A lado de Cudberto, Yesaida se convirtió en una exploradora de hoteles de paso y aprendió, en cada encuentro, que el éxtasis puede prologarse e ir en aumento. Jamás Yesaida se había sentido tan ardiente, jamás había sentido que su cuerpo era capaz de provocar a un hombre de la manera en la que excitaba a su amante.

Para cuando Cudberto le confesó su apego por estos nidos de amor clandestinos, Yesaida ya había experimentado en el Play la habitación Pop, Lounge, Rock y Tropical y habían cogido, las tres horas que siempre pagaban, al ritmo de cada una; le encantaba eso de coger con tema. En el Sensaciones, prefería la suite de la cama redonda, esa que tenía el espejo en el techo más grande y la luz en tonos rojos, porque las de neón, como azules, le parecían tétricas. Además, tenían siempre la promoción de dos horas, dos cervezas, dos condones por doscientos pesos.

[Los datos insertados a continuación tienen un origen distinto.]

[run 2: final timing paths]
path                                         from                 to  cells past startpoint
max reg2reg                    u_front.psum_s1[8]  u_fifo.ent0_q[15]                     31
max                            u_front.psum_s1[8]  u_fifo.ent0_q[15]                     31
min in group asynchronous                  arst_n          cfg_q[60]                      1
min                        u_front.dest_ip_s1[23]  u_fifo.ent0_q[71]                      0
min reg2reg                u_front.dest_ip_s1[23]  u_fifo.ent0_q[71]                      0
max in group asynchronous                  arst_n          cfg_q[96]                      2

Entre sus favoritos estaba el Private Party, porque tenía su pequeña tarima con un tubo y le encantaba hacerle a la stripper y bailar.

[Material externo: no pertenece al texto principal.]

### src/rtl/core/twsp_pkg.sv
// Types, codes and helpers shared by the tagged wire stream parser modules.
`timescale 1ns / 1ps
package twsp_pkg;

	// event codes carried on event_kind
	localparam logic [3:0] EV_INT    = 4'd0;
	localparam logic [3:0] EV_B8     = 4'd1;
	localparam logic [3:0] EV_B32    = 4'd2;
	localparam logic [3:0] EV_B64    = 4'd3;
	localparam logic [3:0] EV_FLOAT  = 4'd4;
	localparam logic [3:0] EV_ENUM   = 4'd5;
	localparam logic [3:0] EV_TUPLE  = 4'd6;
	localparam logic [3:0] EV_HTUPLE = 4'd7;
	localparam logic [3:0] EV_BYTES  = 4'd8;
	localparam logic [3:0] EV_BYTE   = 4'd9;
	localparam logic [3:0] EV_ASSOC  = 4'd10;
	localparam logic [3:0] EV_CLOSE  = 4'd11;
	localparam logic [3:0] EV_END    = 4'd12;
	localparam logic [3:0] EV_ERROR  = 4'd13;

	// error codes
	localparam logic [3:0] ERR_NOT_TUPLE = 4'd1;
	localparam logic [3:0] ERR_BAD_TYPE  = 4'd2;
	localparam logic [3:0] ERR_LENGTH    = 4'd3;
	localparam logic [3:0] ERR_VARINT    = 4'd4;
	localparam logic [3:0] ERR_DEPTH     = 4'd5;

	// wire types from the element prefix
	localparam logic [3:0] WT_VINT   = 4'd0;
	localparam logic [3:0] WT_TUPLE  = 4'd1;
	localparam logic [3:0] WT_B8     = 4'd2;
	localparam logic [3:0] WT_BYTES  = 4'd3;
	localparam logic [3:0] WT_B32    = 4'd4;
	localparam logic [3:0] WT_HTUPLE = 4'd5;
	localparam logic [3:0] WT_B64    = 4'd6;
	localparam logic [3:0] WT_ASSOC  = 4'd7;
	localparam logic [3:0] WT_FLOAT  = 4'd8;
	localparam logic [3:0] WT_ENUM   = 4'd10;

	// kinds of an open level
	localparam logic [1:0] LK_MESSAGE = 2'd0;
	localparam logic [1:0] LK_TUPLE   = 2'd1;
	localparam logic [1:0] LK_HTUPLE  = 2'd2;
	localparam logic [1:0] LK_ASSOC   = 2'd3;

	// most results reported for one input word
	localparam logic [3:0] MAX_RESULTS = 4'd10;
	// result queue depth
	localparam int QDEPTH = 4;

	typedef struct packed {
		logic [3:0]  kind;
		logic [27:0] tag;
		logic [63:0] value;
		logic [3:0]  level;
		logic        last;
	} event_t;

	// opening event code for a level kind
	function automatic logic [3:0] open_code(input logic [1:0] lk);
		logic [3:0] code;
		code = EV_TUPLE;
		if (lk == LK_HTUPLE) code = EV_HTUPLE;
		else if (lk == LK_ASSOC) code = EV_ASSOC;
		return code;
	endfunction

endpackage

La noche de la confesión, estaban en las Cerezas que, por ser clientes VIP, les daba tres horas extras por sus trescientos pesos. Como Cudberto andaba medio bajoneado —no le quiso explicar por qué—, después de hacer el amor, se quedaron ahí tendidos platicando. Ella quiso saber desde cuándo su ardiente amante tenía esa fascinación por los moteles y Cudberto le confesó, sin recato, que desde su infancia: su madre había sido camarista en el motel de un tío suyo allá en la carretera Toluca-Morelia, cuando vivían en un pueblo cercano llamado El Pitorreal. Cudberto

apenas caminaba, pero ya andaba agarrado de la falda de su madre mientras esta lavaba baños y cambiaba sábanas. “Cada vez que entro a un motel, regreso al seno materno, a los brazos de mi madre, a su pecho, a mi infancia”, le confesó, “mi madre, entre cuarto y cuarto, se tumbaba en la cama a darme chichi y yo mamaba viendo nuestro reflejo en el espejo del techo.”

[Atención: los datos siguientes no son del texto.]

### config.mk
export PLATFORM = sky130hd
export DESIGN_NAME = i2c_oled_write_sequencer
export DESIGN_NICKNAME = d
export VERILOG_FILES = /design/src/design/iows_pkg.sv /design/src/design/i2c_oled_write_sequencer.sv /design/src/design/iows_ctrl.sv /design/src/design/iows_dp.sv
export SDC_FILE = /design/constraint.sdc
export NUM_CORES = 1
export LEC_CHECK = 0
export ABC_AREA = 0
export BUFFER_PORTS_ARGS = -buffer_cell sky130_fd_sc_hd__buf_2
export CAP_MARGIN = 20
export CORE_ASPECT_RATIO = 1.75
export CORE_MARGIN = 2
export CORE_UTILIZATION = 30
export DETAILED_ROUTE_END_ITERATION = 10
export GPL_TIMING_DRIVEN = 1
export SLEW_MARGIN = 20
export SYNTH_ARGS = -nofsm -noshare
export SYNTH_HDL_FRONTEND = slang
export SYNTH_SLANG_ARGS = --single-unit
### constraint.sdc
create_clock -name clk -period 1.9 [get_ports clk]
set_input_delay 0.19 -clock clk [delete_from_list [all_inputs] [get_ports clk]]
set_output_delay 0.19 -clock clk [all_outputs]
set_load 0.03 [all_outputs]
### src/design/iows_pkg.sv
// Shared types and constants for the I2C OLED write sequencer.
// No dependencies; every other design file refers to this package by scoped names.
package iows_pkg;

	// Bus symbol codes as they appear on the result channel
	localparam logic [1:0] SYM_START = 2'd0;
	localparam logic [1:0] SYM_BIT   = 2'd1;
	localparam logic [1:0] SYM_ACK   = 2'd2;
	localparam logic [1:0] SYM_STOP  = 2'd3;

	// Control byte that follows the address
	localparam logic [7:0] CTRL_DATA = 8'h40;
	localparam logic [7:0] CTRL_CMD  = 8'h00;

	// Slave address after reset (0x3C shifted left, write bit zero)
	localparam logic [7:0] ADDR_RESET = 8'h78;

	localparam int unsigned BITS_PER_BYTE = 8;
	localparam int unsigned BIT_CNT_W     = $clog2(BITS_PER_BYTE);
	localparam logic [BIT_CNT_W-1:0] BIT_CNT_LAST = BIT_CNT_W'(BITS_PER_BYTE - 1);

	// Byte positions in the frame: address, control, value
	localparam logic [1:0] BYTE_ADDR  = 2'd0;
	localparam logic [1:0] BYTE_CTRL  = 2'd1;
	localparam logic [1:0] BYTE_VALUE = 2'd2;

	// Controller to datapath commands
	typedef struct packed {
		logic load_req;    // capture value and is_data
		logic emit_start;  // present start, load address byte
		logic emit_bit;    // present MSB of shifter, shift
		logic emit_ack;    // present acknowledge slot, load next byte
		logic emit_stop;   // present stop, end of frame
	} iows_cmd_t;

	// Datapath to controller status
	typedef struct packed {
		logic adv;         // output register can take a new beat
		logic bit_last;    // current bit is the last of the byte
		logic byte_last;   // current byte is the value byte
	} iows_stat_t;

endpackage

### src/design/i2c_oled_write_sequencer.sv
// Top level of the I2C OLED write sequencer: controller plus datapath.
// Depends on iows_pkg, iows_ctrl and iows_dp.
//
// Usage:
//   Request channel (in_valid/in_ready, value, is_data): one beat is one byte
//   to write, as display data (is_data=1, control byte 0x40) or as a command
//   (is_data=0, control byte 0x00).
//   Symbol channel (out_valid/out_ready, symbol, sda_level, last): each request
//   expands into 29 beats: start, 8 address bits, ack, 8 control bits, ack,
//   8 value bits, ack, stop. last marks the stop beat. On an ack beat
//   sda_level repeats the last data bit; the ack itself is never sampled.
//   Config channel (cfg_valid/cfg_ready, slave_address): always ready; write
//   only while no request is in flight.
// Start: a taken request moves the controller to ST_START, which loads the
//   start beat into the output register once the output side is free.
// Throughput: one symbol per cycle unless out_ready stalls; the next request
//   is taken in the same cycle as the stop beat, so frames run back to back.
//   The rate is set by the single output register, one beat a cycle unless stalled.
// Reset: clears the controller to idle, drops out_valid, and loads the slave
//   address 0x78.
// Stall: while out_ready is low the output beat holds and the sequencer waits;
//   no request is taken until the current frame's stop beat has been issued.
module i2c_oled_write_sequencer (
	input  logic       clk,
	input  logic       arst_n,
	input  logic       cfg_valid,
	output logic       cfg_ready,
	input  logic [7:0] slave_address,
	input  logic       in_valid,
	output logic       in_ready,
	input  logic [7:0] value,
	input  logic       is_data,
	output logic       out_valid,
	input  logic       out_ready,
	output logic [1:0] symbol,
	output logic       sda_level,
	output logic       last
);

	iows_pkg::iows_cmd_t  cmd;
	iows_pkg::iows_stat_t stat;

	// Address register takes every write at once
	assign cfg_ready = 1'b1;

	iows_ctrl u_ctrl (
		.clk      (clk),
		.arst_n   (arst_n),
		.in_valid (in_valid),
		.in_ready (in_ready),
		.stat     (stat),
		.cmd      (cmd)
	);

	iows_dp u_dp (
		.clk       (clk),
		.arst_n    (arst_n),
		.cfg_valid (cfg_valid),
		.cfg_data  (slave_address),
		.value     (value),
		.is_data   (is_data),
		.cmd       (cmd),
		.stat      (stat),
		.out_valid (out_valid),
		.out_ready (out_ready),
		.symbol    (symbol),
		.sda_level (sda_level),
		.last      (last)
	);

endmodule

### src/design/iows_ctrl.sv
// Sequencing state machine for the I2C OLED write sequencer.
// Depends on iows_pkg for the command and status structs.
module iows_ctrl (
	input  logic               clk,
	input  logic               arst_n,
	input  logic               in_valid,
	output logic               in_ready,
	input  iows_pkg::iows_stat_t stat,
	output iows_pkg::iows_cmd_t  cmd
);

	localparam logic [2:0] ST_IDLE  = 3'd0;
	localparam logic [2:0] ST_START = 3'd1;
	localparam logic [2:0] ST_BIT   = 3'd2;
	localparam logic [2:0] ST_ACK   = 3'd3;
	localparam logic [2:0] ST_STOP  = 3'd4;

	logic [2:0] state_q;
	logic [2:0] state_nxt;
	logic       accept;

	// Take a new request when idle, or in the cycle the stop beat is issued
	assign in_ready = (state_q == ST_IDLE) || ((state_q == ST_STOP) && stat.adv);
	assign accept   = in_valid && in_ready;

	always_comb begin
		cmd            = '0;
		cmd.load_req   = accept;
		state_nxt      = state_q;
		unique case (state_q)
			ST_IDLE: begin
				if (accept) begin
					state_nxt = ST_START;
				end
			end
			ST_START: begin
				if (stat.adv) begin
					cmd.emit_start = 1'b1;
					state_nxt      = ST_BIT;
				end
			end
			ST_BIT: begin
				if (stat.adv) begin
					cmd.emit_bit = 1'b1;
					if (stat.bit_last) begin
						state_nxt = ST_ACK;
					end
				end
			end
			ST_ACK: begin
				if (stat.adv) begin
					cmd.emit_ack = 1'b1;
					state_nxt    = stat.byte_last ? ST_STOP : ST_BIT;
				end
			end
			ST_STOP: begin
				if (stat.adv) begin
					cmd.emit_stop = 1'b1;
					state_nxt     = accept ? ST_START : ST_IDLE;
				end
			end
			default: begin
				state_nxt = ST_IDLE;
			end
		endcase
	end

	always_ff @(posedge clk or negedge arst_n) begin
		if (!arst_n) begin
			state_q <= ST_IDLE;
		end else begin
			state_q <= state_nxt;
		end
	end

endmodule

### src/design/iows_dp.sv
// Datapath for the I2C OLED write sequencer: request hold, shifter, counters, output register.
// Depends on iows_pkg for constants and the command and status structs.
module iows_dp (
	input  logic                 clk,
	input  logic                 arst_n,
	input  logic                 cfg_valid,
	input  logic [7:0]           cfg_data,
	input  logic [7:0]           value,
	input  logic                 is_data,
	input  iows_pkg::iows_cmd_t  cmd,
	output iows_pkg::iows_stat_t stat,
	output logic                 out_valid,
	input  logic                 out_ready,
	output logic [1:0]           symbol,
	output logic                 sda_level,
	output logic                 last
);

	logic [7:0]                    addr_q;
	logic [7:0]                    held_value_q;
	logic                          held_kind_q;
	logic [7:0]                    shifter_q;
	logic [iows_pkg::BIT_CNT_W-1:0] bit_cnt_q;
	logic [1:0]                    byte_idx_q;
	logic                          sda_hold_q;
	logic                          out_valid_q;
	logic [1:0]                    symbol_q;
	logic                          sda_q;
	logic                          last_q;
	logic [7:0]                    next_byte;
	logic                          emit_any;

	assign emit_any = cmd.emit_start | cmd.emit_bit | cmd.emit_ack | cmd.emit_stop;
	assign next_byte = (byte_idx_q == iows_pkg::BYTE_ADDR)
		? (held_kind_q ? iows_pkg::CTRL_DATA : iows_pkg::CTRL_CMD)
		: held_value_q;

	assign stat.adv       = !out_valid_q || out_ready;
	assign stat.bit_last  = (bit_cnt_q == iows_pkg::BIT_CNT_LAST);
	assign stat.byte_last = (byte_idx_q == iows_pkg::BYTE_VALUE);

	assign out_valid = out_valid_q;
	assign symbol    = symbol_q;
	assign sda_level = sda_q;
	assign last      = last_q;

	// Configuration and control state
	always_ff @(posedge clk or negedge arst_n) begin
		if (!arst_n) begin
			addr_q      <= iows_pkg::ADDR_RESET;
			out_valid_q <= 1'b0;
			bit_cnt_q   <= '0;
			byte_idx_q  <= iows_pkg::BYTE_ADDR;
			sda_hold_q  <= 1'b1;
		end else begin
			if (cfg_valid) begin
				addr_q <= cfg_data;
			end
			if (emit_any) begin
				out_valid_q <= 1'b1;
			end else if (out_ready) begin
				out_valid_q <= 1'b0;
			end
			if (cmd.emit_start) begin
				bit_cnt_q  <= '0;
				byte_idx_q <= iows_pkg::BYTE_ADDR;
				sda_hold_q <= 1'b0;
			end
			if (cmd.emit_bit) begin
				bit_cnt_q  <= bit_cnt_q + 1'b1;
				sda_hold_q <= shifter_q[7];
			end
			if (cmd.emit_ack) begin
				bit_cnt_q  <= '0;
				byte_idx_q <= stat.byte_last ? iows_pkg::BYTE_ADDR : byte_idx_q + 2'd1;
			end
			if (cmd.emit_stop) begin
				sda_hold_q <= 1'b1;
			end
		end
	end

	// Payload registers
	always_ff @(posedge clk) begin
		if (cmd.load_req) begin
			held_value_q <= value;
			held_kind_q  <= is_data;
		end
		if (cmd.emit_start) begin
			shifter_q <= addr_q;
			symbol_q  <= iows_pkg::SYM_START;
			sda_q     <= 1'b0;
			last_q    <= 1'b0;
		end
		if (cmd.emit_bit) begin
			shifter_q <= {shifter_q[6:0], 1'b0};
			symbol_q  <= iows_pkg::SYM_BIT;
			sda_q     <= shifter_q[7];
			last_q    <= 1'b0;
		end
		if (cmd.emit_ack) begin
			shifter_q <= next_byte;
			symbol_q  <= iows_pkg::SYM_ACK;
			sda_q     <= sda_hold_q;
			last_q    <= 1'b0;
		end
		if (cmd.emit_stop) begin
			symbol_q <= iows_pkg::SYM_STOP;
			sda_q    <= 1'b1;
			last_q   <= 1'b1;
		end
	end

endmodule

Word level (Yosys, flattened, before mapping). Index checks and enable logic that the tools add are counted. Widths: inputs -> output; s select.

Register bits: 39. Input port bits: 22. Output and inout port bits: 7. Word-level logic and storage cells: 79.

$add $sub $neg: 2. Equality and inequality tests: 12. Multiplexer cells: 35. Bitwise logic cells: 3. Reductions and logical operators: 14.

Operators with widths (number): $mux 8 (4); $mux 3 (10); $mux 1 (15); $pmux 3 s5 (1); $ne 2x1->1 const B (5); $mux 2 (4); $mux 7 (1); $eq 3x2->1 const B (2); $eq 3x3->1 const B (2); $reduce_and 6->1 (1); $reduce_bool 2->1 (3); $reduce_bool 3->1 (2); $add 3x1->3 const B (1); $eq 3x1->1 const B (1); $logic_not 3->1 (1); $or 1x1->1 (3); $add 2x1->2 const B (1); $eq 2x2->1 const B (1); $logic_and 1x1->1 (2); $logic_not 2->1 (1); $logic_or 1x1->1 (2); $ne 2x2->1 const B (1); $reduce_or 2->1 (1); $logic_not 1->1 (1).

Longest topological paths before layout. Gate-level depths: netlist (run 1).

Word-level depth: 8. Mapped depth: 6. Mapped depth without buffers: 4.

By module. A second synthesis (run 1) with hierarchy kept.

Cell total of the unflattened synthesis: 125. Area, all modules: 1726.7 µm².

Modules (own cells, without submodules): iows_dp (times used 1, cells an instance 98, area an instance 1481.4 µm²); iows_ctrl (times used 1, cells an instance 25, area an instance 234.0 µm²); i2c_oled_write_sequencer (times used 1, cells an instance 2, area an instance 11.3 µm²).

Least setup slack after synthesis (run 1). No wires, ideal clock.

Path kind: flip-flop to flip-flop. Start: register u_dp.out_valid_q, in the netlist u_dp.out_valid. End: register u_dp.shifter_q[0], enable pin. Library setup time: 370 ps. Arrival: 1394 ps. Data required time: 1530 ps. Setup slack: 136 ps. Cell stages (with the launch flop): 6. Path buffers: 2. Period minus slack after synthesis: 1764 ps. Cells stage by stage: dfrtp_1 -> nand2b_1 -> buf_2 -> nand2_1 -> buf_2 -> nor2_1.

Word-level cells in the longest chain between the ends: 5. Elaborated cells on any way between the ends: 7. Those cells by class: mux (4); reduce/logical (3).

RTL lines: start, declared (line iows_dp.sv:26) `logic out_valid_q;`; start signal, assigned (line iows_dp.sv:51) `out_valid_q <= 1'b0;`; start signal, assigned (line iows_dp.sv:60) `out_valid_q <= 1'b1;`; start signal, assigned (line iows_dp.sv:62) `out_valid_q <= 1'b0;`; $logic_not 1->1 * (line iows_dp.sv:38) `assign stat.adv = !out_valid_q || out_ready;`; $logic_or 1x1->1 * (line iows_dp.sv:38); $mux 1 * (line iows_ctrl.sv:37, iows_ctrl.sv:43, iows_ctrl.sv:51); $mux 1 (line iows_ctrl.sv:30) `unique case (state_q)`; $reduce_bool 3->1 (no source line) *; end signal, assigned (line iows_dp.sv:90) `shifter_q <= addr_q;`; end signal, assigned (line iows_dp.sv:96) `shifter_q <= {shifter_q[6:0], 1'b0};`; end signal, assigned (line iows_dp.sv:102) `shifter_q <= next_byte;`; end, declared (line iows_dp.sv:22) `logic [7:0] shifter_q;`.

Mark *: on every way between the ends. The rest lies on a longest branch, timed or not. A chain may end at the register's enable or synchronous reset.

Worst setup path in the final report (run 1).
Start: register u_ctrl.state_q[0]. End: output in_ready.

Word-level cells in the longest chain between the ends: 3. Elaborated cells on any way between the ends: 4. Those cells by class: eq/ne (1); reduce/logical (3).

RTL lines: start, declared (line iows_ctrl.sv:18) `logic [2:0] state_q;`; start signal, assigned (line iows_ctrl.sv:72) `state_q <= state_nxt;`; $eq 3x3->1 (line iows_ctrl.sv:23) `assign in_ready = (state_q == ST_IDLE) || ((state_q == ST_STOP) && stat.adv);`; $logic_and 1x1->1 (line iows_ctrl.sv:23); $logic_or 1x1->1 * (line iows_ctrl.sv:23); end, declared (line i2c_oled_write_sequencer.sv:30) `output logic in_ready,`.

Marks and branches as above.

==> out/results.ini, run 1 <==
[detailed_routing]
dr.first_iter.drc_count = 29
post-route-drc-count = 0
drtPass1Iterations = 4
routed_wl_um = 3590
vias_per_cell = 4.67
wl_per_cell_um = 13.8
antenna_left = 0
num_vias = 1215

[layout]
final_cell_mix = 27 x buf_2, 17 x edfxtp_1, 16 x nand2_1, 16 x nor2_1
fin_area_sq_um = 2060
area_growth_pct = 19.9
fin_util_pct = 37.1
drive_above_1_share_pct = 34.2
mostFrequentLayoutCell = buf_2
antennaDiodeCount = 0
fin_nets = 207

[pwr]
ir_drop_mv = 0.400
switching_share_pct = 35.9
pwr-share-clk_pct = 19.5
switching_power_mw = 1.02
p_int_mw = 1.83
combPwrFrac_pct = 33.9
p_seq_share_pct = 46.7
leakage_nw = 0.833
power_density_nw_per_um2 = 1380

[placed_design]
placed_cell_area_sq_um = 1960
port_buffers = 27
place.gp.congestion = 0.774
place_hpwl_um = 2640

[global_routing]
grt_max_degree = 19
antenna_found_initial = 0
grt_overflow = 0
grt_first_pass_wirelength_um = 5750
grt_pass1_vias = 1196
track_usage_pct = 12.4

[worst_setup_path]
worstPathRequired_ns = 1.71
worstPathArrival_ns = 1.53
critical_path.max_fanout = 11
critPathKind = reg2out
startpoint_type = flop
cp-end-kind = output port
reg2reg_depth = 3

[clock_network]
cts_setup_buffers = 0
cts_sinks = 39
cts_buffers = 5
root_buffer = clkbuf_8
clk_pin_slew_ns = 0.08
clockBufferDepth = 2
cts_tree = yes
htreeDepth = 2
clock_latency_ns = 0.29

[timing]
final-hold-violation-count = 0
setup_viol = 0
fin_crit_sh_pct = 90.8
fin_setup_tns_ns = 0
fin_skew_ns = 0.00921
rsz0062_at_grt = false
tightest_slew_ns = 0.499
drv_slew = 0
slew_headroom_pct = 66.7
max_freq_mhz = 580
finalCriticalPeriod_ns = 1.72

[worst_hold_path]
hp-class = in2reg
hold_depth = 1

[floorplan]
fp.dieW_um = 61.2
fp.dieH_um = 104
core-area_sq_um = 5540
row_count = 36
start_util_pct = 31.0
pin_count = 29
dieArea_sq_um = 6360

[run]
maxCapViolations = 0

[synthesis]
synthCells = 148
synth_top_area_share_pct = 29.8
ys_seq_elements = 39
ys_types = 36
ys_seq_area_share_pct = 61.1
syn_area_sq_um = 1720
postSynthAreaPerCell_sq_um = 11.6
synth_fp_nets = 172
synth.area.top_cells = edfxtp_1 30%, dfrtp_1 19%, dfstp_2 7.7%
yosysWarnings = 0
synth_largest_area_cell = edfxtp_1

[outcome]
outcome = finished, final reports clean

==> repair_timing <==
item                      4_1_cts  5_1_grt
hold buffers                    1        0
resized for setup               0        0
hold endpoints to repair       13        0
==> registers in the layout, indices dropped and copies added, names as in the netlist, 2 cells and up <==
name / count
u_dp.addr_q: 8
u_dp.held_value_q: 8
u_dp.shifter_q: 8
u_ctrl.state_q: 3
u_dp.bit_cnt_q: 3
u_dp.byte_idx_q: 2
u_dp.symbol: 2
==> cells in the mapped netlist <==
cell      count
dfstp_2       5
xor2_1        1
a21oi_1      13
clkbuf_1      1
a22o_1        1
and3_2        1
and3_1        1
nor2_1       16
o311a_1       1
dfxtp_1       4
ha_1          2
nand2_1      16
o21ai_0       7
mux2i_1       1
dfrtp_1      13
o211ai_1      2
a21oi_2       3
a22oi_1       8
nor2b_1       1
edfxtp_1     17
nand3b_1      1
or4_1         1
mux2_2        9
a32oi_1       1
a211o_1       1
nand3_1       4
xnor2_1       1
nand2b_1      1
inv_1         3
inv_2         1
buf_4         1
buf_6         1
conb_1        1
o22ai_1       2
buf_2         5
nor3_4        1
==> path summary, 6_finish.rpt <==
check	slack, ns	startpoint	endpoint
worst max-delay path	0.18	u_ctrl.state_q[0]	in_ready
worst min-delay path	0.07	value[1]	u_dp.held_value_q[1]
worst max register to register	0.26	u_dp.out_valid	u_dp.held_value_q[5]
worst min register to register	0.48	u_dp.symbol[0]	u_dp.symbol[0]
max in group asynchronous	1.18	arst_n	u_dp.addr_q[5]
min in group asynchronous	0.37	arst_n	u_dp.bit_cnt_q[0]
==> final cells by class <==
cell class / count / area [sq um]
multi-input combinational: 97 / 606
sequential: 39 / 1050
clock buffer: 5 / 68.8
inverter: 4 / 15.0
clock inverter: 3 / 20.0
fill: 563 / 3480
tap: 76 / 95.1
timing repair buffer: 36 / 205
==> through the flow <==
| stage | worst slack (ns) | instances | power [mW] | hold slack, ns |
|---|---|---|---|---|
| floorplan | 0.136 | 148 | 2.02 | -0.106 |
| global placement | 0.259 | 251 | 2.30 | 0.161 |
| detailed placement | 0.253 | 251 | 2.32 | 0.166 |
| CTS | 0.158 | 260 | 2.89 | 0.0604 |
| global route | 0.0597 | 260 | 3.05 | 0.0544 |
| finish | 0.176 | 260 | 2.85 | 0.0727 |
==> cell families (layout without fill, tap and decap cells) <==
group                    Yosys count  in the layout  share of synthesized area [%]
AND/OR/NAND/NOR                   43             43                           11.5
AO/OA/AOI/OAI                     39             39                           14.6
flip-flops                        39             39                           61.1
buffers and inverters             12             48                           3.65
multiplexers                      10             10                           6.49
adder cells (fa/ha/maj)            2              2                           1.46
XOR/XNOR                           2              2                           1.02
other                              1              1                          0.219
==> layer usage <==
layer  GRT usage, %  vias up  routed length (um)
li1               -      600                   -
met5              0        -                   0
met4           6.99        0                  70
met3           2.49        4                 100
met2           21.2       26                1980
met1           13.5      585                1440
==> critical path, cell delays in order (launching register included) <==
cell and delay, ns:
dfrtp_1 0.50, inv_1 0.23, nand2_1 0.16, a21oi_1 0.15
buf_2 0.21
==> power groups by stage <==
stage / combinational (mW) / sequential [mW] / clock (mW)
floorplan: 0.669 / 1.36 / 0
global placement: 0.959 / 1.34 / 0
detailed placement: 0.975 / 1.35 / 0
CTS: 0.979 / 1.33 / 0.577
global route: 1.07 / 1.36 / 0.617
finish: 0.964 / 1.33 / 0.554
No activity file was read; power rests on OpenSTA's default activity.
==> inputs of run 2 (changes only) <==
--- a/config.mk
+++ b/config.mk
@@ -10,10 +10,9 @@
 export CAP_MARGIN = 20
 export CORE_ASPECT_RATIO = 1.75
 export CORE_MARGIN = 2
-export CORE_UTILIZATION = 30
+export CORE_UTILIZATION = 54
 export DETAILED_ROUTE_END_ITERATION = 10
-export GPL_TIMING_DRIVEN = 1
-export SLEW_MARGIN = 20
+export PLACE_DENSITY = 0.77
 export SYNTH_ARGS = -nofsm -noshare
 export SYNTH_HDL_FRONTEND = slang
 export SYNTH_SLANG_ARGS = --single-unit
==> run 2 against run 1 <==
Cell count decreased by 13%. Critical path type unchanged. Sequential power hardly changed. Largest power group unchanged. Wire length fell by 12%. Die area down 42%. Core utilization increased by 28 points.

Yesaida sintió que algo dentro de ella se esfumaba; se quedó yerta, desnuda, tendida al lado de Cudberto, quien después de aquella confesión se quedó dormido, recargado en sus maternales senos, bajo el gran espejo.

Sigilosa, con la libido aniquilada, la amante descolocada tomó sus cosas y desapareció.

Cudberto siguió siendo poeta de esos que riman melancolía con todavía, de los que creen que un clavo saca a otro clavo y que no hay mal que por bien no venga; de esos enamoradizos que convierten a las chicas en exploradoras de motelitos de amor.